O ouro negoceia sem grandes variações nos mercados internacionais, num momento em que os investidores continuam atentos aos desenvolvimentos da guerra no Irão, embora a reacção dos mercados esteja a ser mais moderada do que nas sessões anteriores.
A onça do metal precioso avançava 0,11%, para cerca de 5.195,12 dólares, depois de ter registado uma subida superior a 1% na sessão anterior.
Apesar das oscilações recentes, o ouro acumula uma valorização próxima de 20% desde o início do ano. No final de Janeiro, o metal chegou mesmo a ultrapassar a marca dos 5.600 dólares por onça, antes de recuar abruptamente para abaixo dos 5.000 dólares, pressionado por uma forte liquidação de posições no mercado de metais preciosos.
A evolução do preço tem sido influenciada pelo comportamento do dólar, que tem mostrado alguma resiliência, e pelas tensões geopolíticas no Médio Oriente. Tradicionalmente considerado um activo de refúgio, o ouro reagiu inicialmente em alta ao agravamento do conflito com o Irão, mas acabou por perder força com o fortalecimento da moeda norte-americana.
Além disso, o metal precioso foi utilizado por alguns investidores para cobrir perdas noutros activos, nomeadamente no mercado accionista.

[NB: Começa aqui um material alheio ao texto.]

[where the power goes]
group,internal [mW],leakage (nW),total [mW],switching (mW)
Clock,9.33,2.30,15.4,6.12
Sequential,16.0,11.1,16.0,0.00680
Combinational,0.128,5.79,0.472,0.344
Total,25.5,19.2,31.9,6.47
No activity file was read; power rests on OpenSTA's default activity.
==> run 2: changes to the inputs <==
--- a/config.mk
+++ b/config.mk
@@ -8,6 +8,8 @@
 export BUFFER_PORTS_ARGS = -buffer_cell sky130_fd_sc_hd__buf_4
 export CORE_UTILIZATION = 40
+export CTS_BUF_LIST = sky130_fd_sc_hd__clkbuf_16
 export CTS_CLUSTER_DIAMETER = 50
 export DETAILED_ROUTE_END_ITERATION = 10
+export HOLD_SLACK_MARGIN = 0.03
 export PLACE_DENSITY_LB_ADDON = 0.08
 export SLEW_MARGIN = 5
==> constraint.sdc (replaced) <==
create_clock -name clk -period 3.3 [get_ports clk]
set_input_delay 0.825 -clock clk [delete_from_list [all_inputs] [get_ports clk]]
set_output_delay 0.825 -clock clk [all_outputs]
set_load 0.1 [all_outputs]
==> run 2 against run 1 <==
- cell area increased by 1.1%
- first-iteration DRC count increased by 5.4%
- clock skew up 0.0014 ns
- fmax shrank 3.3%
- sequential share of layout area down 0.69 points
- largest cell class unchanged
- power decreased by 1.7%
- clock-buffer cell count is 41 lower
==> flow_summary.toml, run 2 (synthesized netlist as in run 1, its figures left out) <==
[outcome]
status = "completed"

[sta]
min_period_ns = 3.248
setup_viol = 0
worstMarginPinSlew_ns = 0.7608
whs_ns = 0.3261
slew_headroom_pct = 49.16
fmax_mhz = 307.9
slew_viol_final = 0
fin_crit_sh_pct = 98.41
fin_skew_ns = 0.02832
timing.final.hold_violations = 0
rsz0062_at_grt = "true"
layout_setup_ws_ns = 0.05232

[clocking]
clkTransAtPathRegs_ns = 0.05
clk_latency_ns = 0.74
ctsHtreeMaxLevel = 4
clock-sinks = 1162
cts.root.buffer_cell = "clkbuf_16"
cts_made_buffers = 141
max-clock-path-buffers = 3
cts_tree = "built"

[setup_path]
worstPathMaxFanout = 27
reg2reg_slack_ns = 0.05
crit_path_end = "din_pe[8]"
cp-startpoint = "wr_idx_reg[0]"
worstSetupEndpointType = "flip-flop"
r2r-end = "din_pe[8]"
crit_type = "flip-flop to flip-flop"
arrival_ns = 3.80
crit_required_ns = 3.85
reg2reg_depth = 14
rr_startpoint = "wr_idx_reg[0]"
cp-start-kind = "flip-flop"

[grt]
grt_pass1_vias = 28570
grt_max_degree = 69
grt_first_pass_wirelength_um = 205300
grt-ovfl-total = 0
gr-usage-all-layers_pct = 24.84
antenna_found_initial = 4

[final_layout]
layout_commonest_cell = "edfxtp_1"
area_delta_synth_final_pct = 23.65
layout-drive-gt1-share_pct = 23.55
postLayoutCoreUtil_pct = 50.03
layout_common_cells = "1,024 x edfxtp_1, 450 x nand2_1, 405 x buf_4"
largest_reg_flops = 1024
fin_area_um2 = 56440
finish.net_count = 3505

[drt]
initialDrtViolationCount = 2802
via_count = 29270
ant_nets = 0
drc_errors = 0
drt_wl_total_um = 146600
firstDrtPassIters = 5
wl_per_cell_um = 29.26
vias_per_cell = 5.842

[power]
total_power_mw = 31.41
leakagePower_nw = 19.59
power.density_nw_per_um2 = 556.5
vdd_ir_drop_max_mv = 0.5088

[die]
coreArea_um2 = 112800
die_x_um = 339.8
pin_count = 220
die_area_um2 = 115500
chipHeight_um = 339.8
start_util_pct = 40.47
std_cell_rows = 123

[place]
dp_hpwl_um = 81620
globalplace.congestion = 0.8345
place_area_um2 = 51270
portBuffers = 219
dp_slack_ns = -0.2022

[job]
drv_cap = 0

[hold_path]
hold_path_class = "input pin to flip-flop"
--- src/rtl/dbg_io_unit.sv ---
// Debug I/O slave: printf FIFO drained at a fixed rate, exit reported in order.
// `DBG_IO_RX_EN enables the rx buffer; `DBG_IO_SIM_REPORT enables console output.
module dbg_io_unit #(
  parameter int FIFO_DEPTH = 8,
  parameter int DRAIN_DIV  = 4,
  parameter int XLEN       = 64
) (
  input  logic            clk,
  input  logic            rst,
  input  logic            membus_valid,
  output logic            membus_ready,
  input  logic [XLEN-1:0] membus_addr,
  input  logic            membus_wen,
  input  logic [63:0]     membus_wdata,
  input  logic [7:0]      membus_wmask,
  output logic            membus_rvalid,
  output logic [63:0]     membus_rdata,
  input  logic            rx_valid,
  input  logic [7:0]      rx_data,
  output logic            tx_valid,
  output logic [7:0]      tx_data,
  output logic            done,
  output logic            test_success
);
  localparam int PW = $clog2(FIFO_DEPTH);
  localparam int CW = PW + 1;
  localparam int DW = (DRAIN_DIV > 1) ? $clog2(DRAIN_DIV) : 1;
  localparam logic [CW-1:0] FULL_CNT = CW'(FIFO_DEPTH);
  localparam logic [DW-1:0] DIV_LAST = DW'(DRAIN_DIV - 1);

  typedef enum logic [1:0] {S_RUN, S_FLUSH, S_DONE} state_e;

  state_e        state_q, state_d;
  logic [7:0]    mem_q [FIFO_DEPTH];
  logic [PW-1:0] wr_ptr_q, wr_ptr_d;
  logic [PW-1:0] rd_ptr_q, rd_ptr_d;
  logic [CW-1:0] cnt_q, cnt_d;
  logic [DW-1:0] div_q, div_d;
  logic [63:0]   exit_code_q, exit_code_d;
  logic          rvalid_q, rvalid_d;
  logic [63:0]   rdata_q, rdata_d;
  logic [7:0]    rx_char_q, rx_char_d;
  logic          rx_full_q, rx_full_d;

  logic exit_pending, fifo_empty, fifo_full;
  logic accept, is_printf, is_exit;
  logic push, pop, rd_acc;
  logic unused_in;

  assign exit_pending = (state_q != S_RUN);
  assign fifo_empty   = (cnt_q == '0);
  assign fifo_full    = (cnt_q == FULL_CNT);
  assign membus_ready = !fifo_full && !exit_pending;
  assign accept       = membus_valid && membus_ready;
  assign is_printf    = membus_wen &&
                        (membus_wdata[63:44] == 20'h01010);
  assign is_exit      = membus_wen && !is_printf &&
                        membus_wdata[0];
  assign push         = accept && is_printf;
  assign rd_acc       = accept && !membus_wen;
  assign pop          = !fifo_empty && (div_q == DIV_LAST);

  always_comb begin
    wr_ptr_d    = wr_ptr_q + PW'(push);
    rd_ptr_d    = rd_ptr_q + PW'(pop);
    cnt_d       = cnt_q + CW'(push) - CW'(pop);
    div_d       = (fifo_empty || pop) ? '0 : div_q + DW'(1);
    exit_code_d = exit_code_q;
    state_d     = state_q;
    rvalid_d    = accept;
    rdata_d     = '0;
    unique case (state_q)
      S_RUN: begin
        if (accept && is_exit) begin
          exit_code_d = membus_wdata;
          state_d     = S_FLUSH;
        end
      end
      // last char must leave before done is raised
      S_FLUSH: if (fifo_empty && !pop) state_d = S_DONE;
      S_DONE:  state_d = S_DONE;
      default: state_d = S_RUN;
    endcase
    if (rd_acc) begin
      rdata_d[8:0]   = {rx_full_q, rx_char_q};
      rdata_d[23:16] = 8'(cnt_q);
      rdata_d[32]    = exit_pending;
    end
  end

`ifdef DBG_IO_RX_EN
  logic rx_load;
  assign rx_load   = rx_valid && (!rx_full_q || rd_acc);
  assign rx_char_d = rx_load ? rx_data : rx_char_q;
  assign rx_full_d = rx_load ? 1'b1 : (rd_acc ? 1'b0 : rx_full_q);
  assign unused_in = ^{membus_addr, membus_wmask};
`else
  assign rx_char_d = '0;
  assign rx_full_d = 1'b0;
  assign unused_in = ^{membus_addr, membus_wmask, rx_valid, rx_data};
`endif

  always_ff @(posedge clk or negedge rst) begin
    if (!rst) begin
      state_q     <= S_RUN;
      wr_ptr_q    <= '0;
      rd_ptr_q    <= '0;
      cnt_q       <= '0;
      div_q       <= '0;
      exit_code_q <= '0;
      rvalid_q    <= 1'b0;
      rdata_q     <= '0;
      rx_char_q   <= '0;
      rx_full_q   <= 1'b0;
    end else begin
      state_q     <= state_d;
      wr_ptr_q    <= wr_ptr_d;
      rd_ptr_q    <= rd_ptr_d;
      cnt_q       <= cnt_d;
      div_q       <= div_d;
      exit_code_q <= exit_code_d;
      rvalid_q    <= rvalid_d;
      rdata_q     <= rdata_d;
      rx_char_q   <= rx_char_d;
      rx_full_q   <= rx_full_d;
    end
  end

  always_ff @(posedge clk) begin
    if (push) mem_q[wr_ptr_q] <= membus_wdata[7:0];
  end

  assign membus_rvalid = rvalid_q;
  assign membus_rdata  = rdata_q;
  assign tx_valid      = pop;
  assign tx_data       = pop ? mem_q[rd_ptr_q] : '0;
  assign done          = (state_q == S_DONE);
  assign test_success  = done && (exit_code_q == 64'h1);

`ifdef DBG_IO_SIM_REPORT
  always @(posedge clk) begin
    if (rst && tx_valid) $write("%c", tx_data);
    if (rst && state_q == S_FLUSH && state_d == S_DONE) begin
      if (exit_code_q == 64'h1) $display("test success!");
      else $display("test failed!");
      $display("exit_code = %h", exit_code_q);
      $finish;
    end
  end
`endif

endmodule
### config.mk
export PLATFORM = sky130hd
export DESIGN_NAME = alu_seq_responder
export DESIGN_NICKNAME = d
export VERILOG_FILES = /design/src/rtl/alu_pkg.sv /design/src/rtl/alu_shift_add_mul.sv /design/src/rtl/alu_seq_responder.sv
export SDC_FILE = /design/constraint.sdc
export NUM_CORES = 1
export LEC_CHECK = 0
export BUFFER_PORTS_ARGS = -buffer_cell sky130_fd_sc_hd__buf_2
export CAP_MARGIN = 30
export CORE_MARGIN = 4
export CORE_UTILIZATION = 49
export DETAILED_ROUTE_END_ITERATION = 16
export PLACE_DENSITY_LB_ADDON = 0.15
export SLEW_MARGIN = 25
export SYNTH_ARGS = -nofsm -noshare
export SYNTH_HDL_FRONTEND = slang
export SYNTH_SLANG_ARGS = --single-unit
### constraint.sdc
create_clock -name clk -period 2.75 [get_ports clk]
set_input_delay 0.275 -clock clk [delete_from_list [all_inputs] [get_ports clk]]
set_output_delay 0.275 -clock clk [all_outputs]
set_load 0.005 [all_outputs]
### src/rtl/alu_pkg.sv
// Shared definitions for the ALU request/response responder.
// Holds the default operand and opcode widths, the opcode numbering,
// and the responder FSM state type.
package alu_pkg;

  localparam int unsigned DEFAULT_WIDTH = 4;
  localparam int unsigned DEFAULT_SEL_W = 4;

  localparam int unsigned OP_ADD = 0;
  localparam int unsigned OP_AND = 1;
  localparam int unsigned OP_OR  = 2;
  localparam int unsigned OP_XOR = 3;
  localparam int unsigned OP_SUB = 4;
  localparam int unsigned OP_MUL = 5;

  typedef enum logic [1:0] {
    IDLE,
    MUL,
    RESP
  } state_t;

endpackage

Segundo David Wilson, director de estratégia de commodities do BNP Paribas, o ouro foi pressionado pela valorização do dólar e pela queda das acções norte-americanas. Ainda assim, o analista destacou que a procura por ouro físico, sobretudo na Ásia, tem ajudado a sustentar os preços, num contexto em que as perspectivas de subida das taxas de juro continuam também a influenciar o mercado.